大阪大学大学院医学系研究科
呼吸器・免疫内科学
Department of Respiratory Medicine and Clinical Immunology, Graduate School of Medicine, Osaka University
本研究では、T細胞とがん細胞株両方に結合する分子BiTEを用いて、非小胞肺がん患者の治療前末梢血中のT細胞のがん細胞株に対する傷害活性を測定することにより、抗PD-1抗体の治療効果を予測できる可能性を見出しました。

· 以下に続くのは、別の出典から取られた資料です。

--- src/rtl/neighbor_table_seq_aging.sv ---
// Neighbor table with sequence-number aging: top level.
`timescale 1ns / 1ps
`include "assert_macros.svh"

// Eight-slot neighbor table keyed by address, aged by a 16-bit sequence count.
// Input channel: request is transferred at a rising edge with start high and
// busy low. Commands: register neighbor, advance sequence, list live ones;
// the unused code is dropped with no result.
// Output channel: each result sits on result for exactly one cycle with
// result_valid high; the receiver cannot stall, so none is held back.
// result.last marks the final result of a command.
// Config: window_we/window_data write window at any edge (only while
// idle by contract). An entry is expired once its age reaches the window.
// Per command; register and list share one 16-bit subtractor, one slot a cycle:
//   advance  - result in the cycle after the transfer, busy never rises.
//   register - a reply-age step, then the slot scan from slot 0 until a hit;
//              with no hit the table shifts one slot a cycle from the top
//              down, and the new entry lands in slot 0.
//   list     - the slot scan, then a close step; results come out one slot
//              late so that the final one carries last.
// Reset clears the valid bits, the sequence count and the strobe, and loads
// the window with 1024; entry payload is not reset.
module neighbor_table_seq_aging
  import ntsa_pkg::*;
(
  input  logic             clk,
  input  logic             rst,
  input  logic             start,
  output logic             busy,
  input  request_t         request,
  output logic             result_valid,
  output result_t          result,
  input  logic             window_we,
  input  logic [SEQ_W-1:0] window_data
);

  typedef enum logic [2:0] {
    S_IDLE,
    S_REG_AGE,
    S_REG_SCAN,
    S_SHIFT,
    S_LIST_SCAN,
    S_LIST_END
  } state_t;

  state_t state;

  // table storage; valid bits reset, payload only meaningful when valid
  logic [NEIGHBORS-1:0] valid;
  logic [SEQ_W-1:0]     entry_seq  [NEIGHBORS];
  logic [ADDR_W-1:0]    entry_addr [NEIGHBORS];

  logic [SEQ_W-1:0]     cur_seq;
  logic [SEQ_W-1:0]     window;
  request_t             req_q;
  logic [SEQ_W-1:0]     reply_age;
  logic [IDX_W-1:0]     idx;

  // one-deep hold for list results, so last can be set on the final one
  logic                 pend_valid;
  logic [ADDR_W-1:0]    pend_addr;
  logic [IDX_W-1:0]     pend_slot;
  logic [CNT_W-1:0]     cnt;

  // single read port and the shared subtractor
  logic [IDX_W-1:0]     rd_idx;
  logic                 rd_valid;
  logic [SEQ_W-1:0]     rd_seq;
  logic [ADDR_W-1:0]    rd_addr;
  logic [SEQ_W-1:0]     sub_b;
  logic [SEQ_W-1:0]     diff;
  logic                 is_expired;
  logic                 is_live;
  logic                 reg_hit;
  logic                 idx_at_end;

  // single write port
  logic                 wr_en;
  logic                 wr_vbit;
  logic [IDX_W-1:0]     wr_idx;
  logic [SEQ_W-1:0]     wr_seq;
  logic [ADDR_W-1:0]    wr_addr;

  assign busy = (state != S_IDLE);

  // shifting copies slot idx-1 into slot idx
  assign rd_idx   = (state == S_SHIFT) ? (idx - 1'b1) : idx;
  assign rd_valid = valid[rd_idx];
  assign rd_seq   = entry_seq[rd_idx];
  assign rd_addr  = entry_addr[rd_idx];

  // age = current - seq, mod 2^16; first pass ages the reply itself
  assign sub_b      = (state == S_REG_AGE) ? req_q.reply_seq : rd_seq;
  assign diff       = cur_seq - sub_b;
  assign is_expired = (diff >= window);
  assign is_live    = rd_valid && !is_expired;
  assign reg_hit    = !rd_valid || is_expired ||
                      ((rd_addr == req_q.node_addr) && (diff > reply_age));
  assign idx_at_end = (idx == IDX_W'(NEIGHBORS - 1));

  always_comb begin
    wr_en   = 1'b0;
    wr_vbit = 1'b1;
    wr_idx  = idx;
    wr_seq  = req_q.reply_seq;
    wr_addr = req_q.node_addr;
    unique case (state)
      S_REG_SCAN: begin
        wr_en = reg_hit;
      end
      S_SHIFT: begin
        wr_en = 1'b1;
        if (idx != '0) begin
          wr_vbit = rd_valid;
          wr_seq  = rd_seq;
          wr_addr = rd_addr;
        end
      end
      default: begin
      end
    endcase
  end

  always_ff @(posedge clk) begin
    if (wr_en) begin
      entry_seq[wr_idx]  <= wr_seq;
      entry_addr[wr_idx] <= wr_addr;
    end
  end

  always_ff @(posedge clk) begin
    if (rst) begin
      state        <= S_IDLE;
      valid        <= '0;
      cur_seq      <= '0;
      window       <= WINDOW_RESET;
      result_valid <= 1'b0;
      result       <= '0;
      idx          <= '0;
      pend_valid   <= 1'b0;
      cnt          <= '0;
    end else begin
      result_valid <= 1'b0;
      if (window_we) begin
        window <= window_data;
      end
      if (wr_en) begin
        valid[wr_idx] <= wr_vbit;
      end
      unique case (state)
        S_IDLE: begin
          if (start) begin
            req_q      <= request;
            idx        <= '0;
            pend_valid <= 1'b0;
            cnt        <= '0;
            case (request.command)
              CMD_REGISTER: begin
                state <= S_REG_AGE;
              end
              CMD_ADVANCE: begin
                result       <= '{has_data: 1'b1, seq_value: cur_seq, last: 1'b1,
                                  default: '0};
                result_valid <= 1'b1;
                cur_seq      <= cur_seq + 1'b1;
              end
              CMD_LIST: begin
                state <= S_LIST_SCAN;
              end
              default: begin
              end
            endcase
          end
        end
        S_REG_AGE: begin
          reply_age <= diff;
          state     <= S_REG_SCAN;
        end
        S_REG_SCAN: begin
          if (reg_hit) begin
            result       <= '{has_data: 1'b1, slot: SLOT_W'(idx), last: 1'b1,
                              default: '0};
            result_valid <= 1'b1;
            state        <= S_IDLE;
          end else if (idx_at_end) begin
            state <= S_SHIFT;
          end else begin
            idx <= idx + 1'b1;
          end
        end
        S_SHIFT: begin
          if (idx != '0) begin
            idx <= idx - 1'b1;
          end else begin
            result       <= '{has_data: 1'b1, shifted: 1'b1, last: 1'b1,
                              default: '0};
            result_valid <= 1'b1;
            state        <= S_IDLE;
          end
        end
        S_LIST_SCAN: begin
          if (is_live) begin
            if (pend_valid) begin
              result       <= '{has_data: 1'b1, neighbor_addr: pend_addr,
                                slot: SLOT_W'(pend_slot), default: '0};
              result_valid <= 1'b1;
            end
            pend_valid <= 1'b1;
            pend_addr  <= rd_addr;
            pend_slot  <= idx;
            cnt        <= cnt + 1'b1;
          end
          if (idx_at_end || (is_live && (cnt == CNT_W'(MAX_RESULTS - 1)))) begin
            state <= S_LIST_END;
          end else begin
            idx <= idx + 1'b1;
          end
        end
        S_LIST_END: begin
          if (pend_valid) begin
            result <= '{has_data: 1'b1, neighbor_addr: pend_addr,
                        slot: SLOT_W'(pend_slot), last: 1'b1, default: '0};
          end else begin
            result <= '{last: 1'b1, default: '0};
          end
          result_valid <= 1'b1;
          state        <= S_IDLE;
        end
        default: begin
          state <= S_IDLE;
        end
      endcase
    end
  end

  // advance answers in the next cycle with the count from before the step
  `ASSERT_NEXT(a_advance_result, clk, rst,
    start && !busy && (request.command == CMD_ADVANCE),
    result_valid && result.last && (result.seq_value == $past(cur_seq)),
    "advance did not return the pre-increment sequence")
  // a shifted table is always written at slot 0
  `ASSERT_IMPLY(a_shift_slot0, clk, rst,
    result_valid && result.shifted,
    result.slot == '0,
    "shifted register result not on slot 0")
  // a non-final result means the command is still running
  `ASSERT_IMPLY(a_more_follows, clk, rst,
    result_valid && !result.last,
    busy,
    "non-final result with the block idle")
  // the unused command code is dropped silently
  `ASSERT_NEXT(a_unused_cmd, clk, rst,
    start && !busy && (request.command != CMD_REGISTER) &&
      (request.command != CMD_ADVANCE) && (request.command != CMD_LIST),
    !result_valid && !busy,
    "unused command produced activity")

endmodule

近年、抗PD-1抗体などの免疫チェックポイント阻害剤を用いたがん免疫療法の有効性が明らかになり、様々ながんに適用が広がるとともに新たな免疫チェックポイント阻害剤の開発も進んでいます。しかしながら、すべての患者さんに免疫チェックポイント阻害剤の効果がみられるというわけではないため、効果が期待できるかどうかを治療前に把握することは重要です。現状のPD-L1染色診断法では免疫チェックポイント阻害剤の効果予測診断能は十分とはいえず、より感度・特異度の高い診断法の開発が望まれています。本診断法はがん免疫療法の重要な作用点であるT細胞のがん細胞傷害活性を直接測定する機能解析法という特徴を有しており、末梢血で診断可能なことから患者への負担も軽い検査方法となっています。
本研究では、事業会社と連携して診断薬キット化を進めており、今後は臨床性能試験を進め免疫チェックポイント阻害剤のコンパニオン診断薬としての実用化を目指しています。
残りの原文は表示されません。